Historische Sprachforschung / Historical Linguistics is an annual peer-reviewed academic journal covering Indo-European historical linguistics. It is the second oldest linguistics journal still in publication. The current editors-in-chief are Martin Kümmel (University of Jena), Olav Hackstein, and Sabine Ziegler. The journal is published by Vandenhoeck & Ruprecht.

History 
The journal was originally established by Adalbert Kuhn in 1852, and consequently known colloquially as Kuhns Zeitschrift (Journal de Kuhn, "Kuhn's Journal"). Its official name was Zeitschrift für vergleichende Sprachforschung auf dem Gebiete des Deutschen, Griechischen und Lateinischen from 1852 to 1874. For most of this period it ran in parallel to its sister publication Beiträge zur vergleichenden Sprachforschung auf dem Gebiete der arischen, celtischen und slawischen Sprachen (known colloquially at Kuhn-Schleichlers Beiträge), which existed from 1858 to 1876.

In 1877 the publications merged with each other and with Beiträge zur Kunde der indogermanischen Sprachen (known colloquially as Bezzenbergers Beiträge, 1877-1906) as Zeitschrift für vergleichende Sprachforschung auf dem Gebiete der indo-germanischen Sprachen. This title persisted until 1967.

From 1968 to 1987 the journal was called Zeitschrift für vergleichende Sprachforschung (Journal of Comparative Linguistics).
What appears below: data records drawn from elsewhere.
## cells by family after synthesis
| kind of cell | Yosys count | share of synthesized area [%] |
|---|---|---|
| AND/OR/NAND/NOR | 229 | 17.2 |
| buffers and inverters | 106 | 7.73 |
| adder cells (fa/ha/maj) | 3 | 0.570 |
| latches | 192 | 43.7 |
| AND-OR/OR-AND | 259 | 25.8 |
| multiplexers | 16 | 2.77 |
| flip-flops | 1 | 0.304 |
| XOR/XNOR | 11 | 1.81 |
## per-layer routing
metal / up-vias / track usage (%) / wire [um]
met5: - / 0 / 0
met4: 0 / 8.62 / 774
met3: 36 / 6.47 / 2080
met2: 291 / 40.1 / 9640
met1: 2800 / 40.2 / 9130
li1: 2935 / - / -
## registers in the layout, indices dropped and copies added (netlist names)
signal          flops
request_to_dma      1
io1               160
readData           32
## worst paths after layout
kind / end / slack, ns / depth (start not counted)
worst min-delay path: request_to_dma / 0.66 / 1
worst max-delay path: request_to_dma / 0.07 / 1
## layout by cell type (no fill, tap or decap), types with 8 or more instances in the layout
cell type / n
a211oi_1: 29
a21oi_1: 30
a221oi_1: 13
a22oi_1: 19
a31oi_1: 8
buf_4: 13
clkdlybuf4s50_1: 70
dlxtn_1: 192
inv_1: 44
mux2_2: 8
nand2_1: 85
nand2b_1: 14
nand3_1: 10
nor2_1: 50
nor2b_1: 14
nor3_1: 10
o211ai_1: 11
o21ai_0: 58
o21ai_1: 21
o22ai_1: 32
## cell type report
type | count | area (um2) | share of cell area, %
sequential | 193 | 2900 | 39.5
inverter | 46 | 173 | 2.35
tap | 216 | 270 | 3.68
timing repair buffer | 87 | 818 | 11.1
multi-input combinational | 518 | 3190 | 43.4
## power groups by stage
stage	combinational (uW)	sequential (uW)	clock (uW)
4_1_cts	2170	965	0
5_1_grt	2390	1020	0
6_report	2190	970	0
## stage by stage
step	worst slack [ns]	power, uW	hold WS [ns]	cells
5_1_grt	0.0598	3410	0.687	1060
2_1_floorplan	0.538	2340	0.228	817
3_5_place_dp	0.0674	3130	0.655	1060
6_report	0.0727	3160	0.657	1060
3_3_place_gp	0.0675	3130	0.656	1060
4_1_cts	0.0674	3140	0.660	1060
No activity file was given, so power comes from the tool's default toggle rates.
File: ./config.mk
export PLATFORM = sky130hd
export DESIGN_NAME = Mux3to1_31bit
export DESIGN_NICKNAME = Mux3to1_31bit
export VERILOG_FILES = /design/flow/design.v
export SDC_FILE = /design/flow/constraint.sdc
export NUM_CORES = 4
export LEC_CHECK = 1
export CORE_AREA = 10 10 84 84
export DIE_AREA = 0 0 94 94
File: ./design.v
module Mux2to1_ir (in1 , in2 , sel , out);
input [4:0]in1, in2 ;
input sel ;
output reg [4:0] out ;
always @ (in1 , in2 , sel)
case (sel)
0 : out <= in1;
1 : out <= in2;
endcase
endmodule
module Mux2to1_alu (in1 , in2 , sel , out);
input [31:0]in1, in2 ;
input  sel ;
output reg [31:0] out ;
always @ (in1 , in2 , sel)
case (sel)
0 : out <= in1;
1 : out <= in2;
endcase
endmodule
module Mux3to1_31bit (in1 , in2 , in3, in4 ,sel , out);
input [31:0]in1, in2,in3,in4 ;
input [1:0] sel ;
output reg [31:0] out ;
always @ (in1 , in2 , in3 , in4 , sel) 
case (sel)
2'b00 : out <= in1;
2'b01 : out <= in2;
2'b10 : out <= in3;
2'b11 : out <= in4;
endcase
endmodule
module Mux3to1_5bit (in1 , in2 ,in3, sel , out);
input [4:0]in1, in2, in3 ;
input [1:0] sel ;
output reg [4:0] out ;
always @ (in1 , in2 , in3 , sel)
case (sel)
2'b00 : out <= in1;
2'b01 : out <= in2;
2'b10 : out <= in3;
endcase
endmodule
File: ./run.sh
#!/bin/bash
# OpenROAD 26Q1-2900-gdf79404cd8, Yosys 0.63+post, stock flow scripts
make -C /OpenROAD-flow-scripts/flow DESIGN_CONFIG=/design/flow/config.mk WORK_HOME=/design/flow/orfs finish
File: ./constraint.sdc
current_design Mux3to1_31bit

set clk_period 1.5
set clk_io_pct 0.2

create_clock -name clk0 -period $clk_period

set non_clock_inputs [all_inputs -no_clocks]
set_input_delay [expr $clk_period * $clk_io_pct] -clock clk0 $non_clock_inputs
set_output_delay [expr $clk_period * $clk_io_pct] -clock clk0 [all_outputs]
==> flow_summary.toml <==
# yosys + openroad results
[job]
drv.max_cap_violation_count = 0
warning_count = 34

[worst_setup_path]
critical_path_required_ns = 1.20
worstSetupStartpointType = "input pin"
arrival_time_at_the_worst_endpoint_ns = 1.20
path_class = "input pin to primary output"
timing.critical_path.fanout_max = 6
end_kind = "primary output"

[global_routing]
vias_in_the_first_global_route = 1401
global_route.usage.total_pct = 13.3
globalRouteOverflowTotal = 0
antenna_found_initial = 0
pin_count_of_the_biggest_net_entering_global_routing = 17
global_route_wire_length_before_repair_um = 8850

[pwr]
power_density_nw_per_um2 = 242
peakVddDrop_mv = 0.125
static_leak_nw = 1.11

[yosys]
yosys.stat.chipArea_um2 = 815
netlist_instances = 39
yosys-stat-cells = 39
synth_cell_types = 5
yosys.stat.seqShare_pct = 0
warnings_from_yosys = 1
netlist_area_um2 = 815
syn_area_per_cell_um2 = 20.9

[timing]
timing_hold_violations_final = 0
timing.final.crit_period_ns = 1.50
drv_slew = 0
tightest_slew_ns = 0.152
finalCritPeriodShare_pct = 100
final_ws_setup_ns = -0.000438
unrepaired_setup_endpoints_after_global_routing = "true"
slew_headroom_pct = 89.9
setup_viol_count_final = 1
fmax_mhz = 666

[finish]
final_layout_size_suffix_gt1_share_pct = 36.6
number_of_clock_tree_buffers_in_the_layout = 0
seq_cells = 0
post-route-cell-area_um2 = 2320
layout_top_cell_excl_fill_tap = "sky130_fd_sc_hd__dlygate4sd2_1"
finalNonFillerCells = 272
final_cell_mix = "sky130_fd_sc_hd__dlygate4sd2_1, sky130_fd_sc_hd__buf_2, sky130_fd_sc_hd__mux4_2"
layout.area.seq_um2 = 0
area_growth_pct = 185

[routing]
detail_route.drc_violations = 0
totalWireLength_um = 5920
routedWlPerCell_um = 21.7
final_antenna_net_count = 0
route.detailed.vias_per_inst = 4.40
dr_total_vias = 1198
drt_pre_antenna_iters = 2
drt_iter0_drc = 32
num_antenna_cells = 0

[clock_tree]
postCtsSetupRepairBufs = 0
cts_hold_repair.buffers = 0

[die]
floorplan.rows = 26
die_height_um = 94
boundaryPins = 162
dieArea_um2 = 8840
fp.dieW_um = 94
fp_util_pct = 15.6
core_region_area_um2 = 5200

[placed_design]
postPlaceCellArea_um2 = 2490
dpl.cell_count = 267
portBuffers = 162
dpl.hpwl_um = 5060
place_congestion = 0.828

[run_status]
run_status = "complete, but fails checks"
failed_checks = "setup timing"

[hold_path]
hold_path.class = "input pin to primary output"
==> cell usage after synthesis <==
cell type	number	area share, %
sky130_fd_sc_hd__buf_2	3	1.8
sky130_fd_sc_hd__buf_12	3	7.4
sky130_fd_sc_hd__mux4_1	2	6.5
sky130_fd_sc_hd__mux4_2	30	83
sky130_fd_sc_hd__buf_6	1	1.4
==> final timing paths <==
path                    start  endpoint  slack [ns]  cells past startpoint
worst min-delay path  in1[13]   out[13]        1.08                      3
worst max-delay path   sel[0]    out[1]     -0.0004                      4
==> area by class of cell <==
class | instances | area (um2)
multi-input combinational | 32 | 721
fill | 540 | 2890
timing repair buffer | 170 | 1510
tap | 70 | 87.6
==> timing repair <==
action,4_1_cts,5_1_grt
endpoints found under the setup margin,32,31
gates resized,248,0
gates cloned,5,0
==> per-layer routing <==
metal / share of wire (%) / global-route usage [%]
met5: 0 / 0
met4: 0.24 / 0.380
met3: 11 / 5.33
met2: 51 / 23.3
met1: 37 / 15.9
==> power breakdown <==
part / switching [mW] / internal (mW) / total [mW]
Combinational: 0.144 / 0.416 / 0.560
Sequential: 0 / 0 / 0
Clock: 0 / 0 / 0
==> kinds of logic after synthesis <==
kind of cell	count (synthesis)	synth area share, %
buf+inv	7	10.6
mux	32	89.4
`./run.sh`:
```
#!/bin/bash
# OpenROAD 26Q1-2900-gdf79404cd8, Yosys 0.63+post, stock flow scripts
make -C /OpenROAD-flow-scripts/flow DESIGN_CONFIG=/design/flow/config.mk WORK_HOME=/design/flow/orfs finish
```
`./config.mk`:
```
export PLATFORM = sky130hd
export DESIGN_NAME = regstrb2mem
export DESIGN_NICKNAME = regstrb2mem
export VERILOG_FILES = /design/flow/design.v
export SDC_FILE = /design/flow/constraint.sdc
export NUM_CORES = 4
export LEC_CHECK = 1
export CORE_AREA = 10 10 70 70
export DIE_AREA = 0 0 80 80
```
`./constraint.sdc`:
```
current_design regstrb2mem

set clk_period 2.2
set clk_io_pct 0.2

create_clock -name clk0 -period $clk_period [get_ports {clk}]

set non_clock_inputs [all_inputs -no_clocks]
set_input_delay [expr $clk_period * $clk_io_pct] -clock clk0 $non_clock_inputs
set_output_delay [expr $clk_period * $clk_io_pct] -clock clk0 [all_outputs]
```
`./design.v`:
```
`timescale 1ns / 1ps
package packet_filter_regs_pkg;
    localparam PACKET_FILTER_REVISION = 10;
    localparam logic [31:0] PACKET_FILTER_DEFAULT_BASEADDR = 32'h00000000;
    localparam logic [31:0] STATUS_OFFSET = 32'h00000000;  
    localparam STATUS_NUM_PACKETS_DROPPED_BIT_OFFSET = 0;  
    localparam STATUS_NUM_PACKETS_DROPPED_BIT_WIDTH = 16;  
    localparam logic [15:0] STATUS_NUM_PACKETS_DROPPED_RESET = 16'b0000000000000000;  
    localparam logic [31:0] CONTROL_OFFSET = 32'h00000004;  
    localparam CONTROL_START_BIT_OFFSET = 0;  
    localparam CONTROL_START_BIT_WIDTH = 1;  
    localparam logic [0:0] CONTROL_START_RESET = 1'b0;  
    localparam logic [31:0] INST_LOW_OFFSET = 32'h00000008;  
    localparam INST_LOW_VALUE_BIT_OFFSET = 0;  
    localparam INST_LOW_VALUE_BIT_WIDTH = 32;  
    localparam logic [31:0] INST_LOW_VALUE_RESET = 32'b00000000000000000000000000000000;  
    localparam logic [31:0] INST_HIGH_OFFSET = 32'h0000000C;  
    localparam INST_HIGH_VALUE_BIT_OFFSET = 0;  
    localparam INST_HIGH_VALUE_BIT_WIDTH = 32;  
    localparam logic [31:0] INST_HIGH_VALUE_RESET = 32'b00000000000000000000000000000000;  
endpackage: packet_filter_regs_pkg
`timescale 1ns / 1ps
package packet_filter_regs_pkg;
    localparam PACKET_FILTER_REVISION = 10;
    localparam logic [31:0] PACKET_FILTER_DEFAULT_BASEADDR = 32'h00000000;
    localparam logic [31:0] STATUS_OFFSET = 32'h00000000;  
    localparam STATUS_NUM_PACKETS_DROPPED_BIT_OFFSET = 0;  
    localparam STATUS_NUM_PACKETS_DROPPED_BIT_WIDTH = 16;  
    localparam logic [15:0] STATUS_NUM_PACKETS_DROPPED_RESET = 16'b0000000000000000;  
    localparam logic [31:0] CONTROL_OFFSET = 32'h00000004;  
    localparam CONTROL_START_BIT_OFFSET = 0;  
    localparam CONTROL_START_BIT_WIDTH = 1;  
    localparam logic [0:0] CONTROL_START_RESET = 1'b0;  
    localparam logic [31:0] INST_LOW_OFFSET = 32'h00000008;  
    localparam INST_LOW_VALUE_BIT_OFFSET = 0;  
    localparam INST_LOW_VALUE_BIT_WIDTH = 32;  
    localparam logic [31:0] INST_LOW_VALUE_RESET = 32'b00000000000000000000000000000000;  
    localparam logic [31:0] INST_HIGH_OFFSET = 32'h0000000C;  
    localparam INST_HIGH_VALUE_BIT_OFFSET = 0;  
    localparam INST_HIGH_VALUE_BIT_WIDTH = 32;  
    localparam logic [31:0] INST_HIGH_VALUE_RESET = 32'b00000000000000000000000000000000;  
endpackage: packet_filter_regs_pkg
`timescale 1ns / 1ps
module regstrb2mem # (
    parameter CODE_ADDR_WIDTH = 9
)(
	input wire clk,
	output reg [CODE_ADDR_WIDTH-1:0] code_mem_wr_addr = 0,
	output wire [64-1:0] code_mem_wr_data,
	output wire code_mem_wr_en,
	input wire [31:0] inst_high_value,
	input wire inst_high_strobe,
	input wire [31:0] inst_low_value,
	input wire inst_low_strobe,
	input wire control_start
);
wire [CODE_ADDR_WIDTH-1:0] next_code_mem_wr_addr;
assign code_mem_wr_data = {inst_high_value, inst_low_value};
reg inst_low_valid = 0, inst_high_valid = 0;
wire next_inst_low_valid, next_inst_high_valid;
assign code_mem_wr_en = !control_start &&(
	(inst_low_valid && inst_high_strobe) ||
	(inst_high_valid && inst_low_strobe)
);
assign next_inst_high_valid = (!code_mem_wr_en) && (inst_high_strobe || inst_high_valid);	
assign next_inst_low_valid = (!code_mem_wr_en) && (inst_low_strobe || inst_low_valid);
assign next_code_mem_wr_addr = (code_mem_wr_en ? code_mem_wr_addr+1 : code_mem_wr_addr);
always @(posedge clk) begin
	if (control_start)
		code_mem_wr_addr <= 0;
	else
		code_mem_wr_addr <= next_code_mem_wr_addr;
	inst_high_valid <= next_inst_high_valid;
	inst_low_valid <= next_inst_low_valid;
end
endmodule
```
==> results.txt <==
run metrics: outcome=completed, Worst setup SP type=input pin, kind of critical path=in -> out, Layout area overhead=-27.8%, most numerous logic cells after layout=13 x clkdlybuf4s50_1, 11 x dfxtp_1, 7 x nor2_1, 7 x a21oi_1, Via density=approximately 4.7, vias in the first global route=about 500, Worst Max-Slew Pin Slew=approximately 0.21 ns, FP Util=approximately 28%, Top-area cell share=around half, Slew Limit Fails=0, crit-path max FO=2, total placed cells including tap cells=~110, Die Span Y=approximately 80 um, die area=6400 um^2, CTS Buffer Depth=2, DP Area=approximately 670 um^2, drt first pass iters=4, Overall Global Routing Usage=under 10%, Ant. Diodes=0, Antenna Nets Post-Route=0, Avg WL per Cell=about 14 um, mux share=~1.0%, Pleak=0.230 nW, Max Clock Skew=slightly below 0.001 ns, fillcell total=between 300 and 400, via count=540, main logic family after synthesis=buffers and inverters, Synth Area per Inst=8.26 um^2, Setup Viol. Count Final=0, # Post-CTS Setup Buffers=0, clock slew at reported path FFs=around 0.07 ns, Core ar.=approximately 3400 um^2, Post-Syn Area=about 960 um^2, FP Rows=21, io pins=142, final setup TNS=0 ns, Routed WL=1590 um, die width=~80 um, worst setup margin=around 0.11 ns, worst path required time=around 1.8 ns, Min Hold Slack=0.472 ns, DRC=0, Max-cap violations=0, Post-Layout Cell Count=between 100 and 150, most common cell type on the critical path=clkdlybuf4s50_1, CP max-delay cell=clkdlybuf4s50_1, fmax=approximately 0.48 GHz, Skew-Pair Late Insertion Delay=0.26 ns, largest net degree at the start of global routing=17, RSZ-0062 raised after global routing=false, PnR Total Power=about 0.43 mW, initial drt markers=approximately 80, Yosys cell types=18, Resized cells post-CTS=0, CTS tree=built, Slew headroom=86.0%, Log Warnings=25, Critical Path End Type=output port, post-synthesis register bit count=11, top cells, area=buf_4 50%, dfxtp_1 23%, a21oi_1 3.7%, o31ai_1 3.1%, or4_1 3.1%, layout cell share with drive strength beyond 1=11.4%, fraction of the mapped netlist area in compound gates=9.14%, Post-synth seq share=23.0%, cell area after layout=approximately 690 um^2, Yosys Instances=~120, CTS sink count=11, crit path DAT=1.65 ns, min Tclk post-route=between 2 and 2.5 ns, total grt overflow=0, Yosys Warn Count=1, Simple Share, Synth=11.7%, GPL Wtd Cong=a little over 0.8, most frequent logic cell in the layout=clkdlybuf4s50_1, post-synth area from yosys stat=958 um^2, fin crit share=between 90% and 100%, Storage cell area=between 200 and 250 um^2, Root Driver=clkbuf_4, cell taking the most area after synthesis=buf_4, CP Cell Sequence=clkdlybuf4s50_1 > a22oi_1 > nor2_1 > clkdlybuf4s50_1, Final Core Density=slightly above 20%, VDD IR-drop max=roughly 0.00035 V, yosys xor share=less than 1%, Hold Violations, Final=0, CTS buffer count=3, Slowest Stage Delay on Critical Path=0.49 ns, port buffer count=13, CTS H-Tree Depth=1, initial antenna violation count=0, first-pass GRT wire length=2510 um, post-cts hold-fix buffer tally=0, HPWL after detailed placement=roughly 1200 um, Pwr Density=622 nW/um^2, min-delay worst type=reg -> reg, MI comb area=approximately 230 um^2, adder share=under 10%, synthesized instance count=116, Place WS=between 0.1 and 0.15 ns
It obtained its present title in 1988.

References

External links 
 
  Index of Kuhns Zeitschrift 1-100
Zeitschrift für vergleichende Sprachforschung, available online: 1 (1852), 1 (1852), 2 (1853), 2 (1853), 3 (1854), 3 (1854), 4 (1855), 5 (1856), 5 (1856) 6 (1857), 6 (1857), 7 (1858), 8 (1859), 8 (1859), 9 (1860), 10 (1861), 10 (1861)11 (1862), (1863), 12 (1863), 12 (1863), 13 (1864), 13 (1864), 14 (1865), 14 (1865), 14 (1865), 15 (1865), 15 (1866), 15 (1866), 16 (1867), 16 (1867), 17 (1868), 17 (1868), 18.1 (1868), 19 (1870), 20 (1872), Gesamtregister 11-20 (1874), 21(1) (1873), 22(2) (1874), 23 (1877), 27(7) (1885), 32(17) (1900), 40(20) (1907), 41 (1907), 41 (1907)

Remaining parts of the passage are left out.